*** Opening INPUT FOR THIS TASK ***
**config.mk**
```make
export PLATFORM = sky130hd
export DESIGN_NAME = qft_threshold_top
export DESIGN_NICKNAME = d
export VERILOG_FILES = /design/src/rtl/qft_pkg.sv /design/src/rtl/qft_cfg_if.sv /design/src/rtl/qft_apb_regs.sv /design/src/rtl/qft_xfer_counter.sv /design/src/rtl/qft_threshold_top.sv
export VERILOG_INCLUDE_DIRS = /design/src /design/src/rtl
export SDC_FILE = /design/constraint.sdc
export NUM_CORES = 1
export LEC_CHECK = 0
export BUFFER_PORTS_ARGS = -buffer_cell sky130_fd_sc_hd__buf_2
export CAP_MARGIN = 20
export CORE_UTILIZATION = 53
export CTS_CLUSTER_SIZE = 16
export DETAILED_ROUTE_END_ITERATION = 10
export PLACE_DENSITY = 0.86
export SYNTH_ARGS = -nofsm -noshare
export SYNTH_HDL_FRONTEND = slang
export SYNTH_HIERARCHICAL = 1
export SYNTH_SLANG_ARGS = --single-unit
```
**constraint.sdc**
```tcl
create_clock -name clk_sys_i -period 5 [get_ports clk_sys_i]
set_input_delay 0.5 -clock clk_sys_i [delete_from_list [all_inputs] [get_ports clk_sys_i]]
set_output_delay 0.5 -clock clk_sys_i [all_outputs]
set_load 0.1 [all_outputs]
```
*** Closing INPUT FOR THIS TASK ***
> [TASK REQUIREMENTS]: The response should reproduce every entry above exactly.

> [COMPLETED TASK]:
**config.mk**
```make
export PLATFORM = sky130hd
export DESIGN_NAME = qft_threshold_top
export DESIGN_NICKNAME = d
export VERILOG_FILES = /design/src/rtl/qft_pkg.sv /design/src/rtl/qft_cfg_if.sv /design/src/rtl/qft_apb_regs.sv /design/src/rtl/qft_xfer_counter.sv /design/src/rtl/qft_threshold_top.sv
export VERILOG_INCLUDE_DIRS = /design/src /design/src/rtl
export SDC_FILE = /design/constraint.sdc
export NUM_CORES = 1
export LEC_CHECK = 0
export BUFFER_PORTS_ARGS = -buffer_cell sky130_fd_sc_hd__buf_2
export CAP_MARGIN = 20
export CORE_UTILIZATION = 53
export CTS_CLUSTER_SIZE = 16
export DETAILED_ROUTE_END_ITERATION = 10
export PLACE_DENSITY = 0.86
export SYNTH_ARGS = -nofsm -noshare
export SYNTH_HDL_FRONTEND = slang
export SYNTH_HIERARCHICAL = 1
export SYNTH_SLANG_ARGS = --single-unit
```
**constraint.sdc**
```tcl
create_clock -name clk_sys_i -period 5 [get_ports clk_sys_i]
set_input_delay 0.5 -clock clk_sys_i [delete_from_list [all_inputs] [get_ports clk_sys_i]]
set_output_delay 0.5 -clock clk_sys_i [all_outputs]
set_load 0.1 [all_outputs]
```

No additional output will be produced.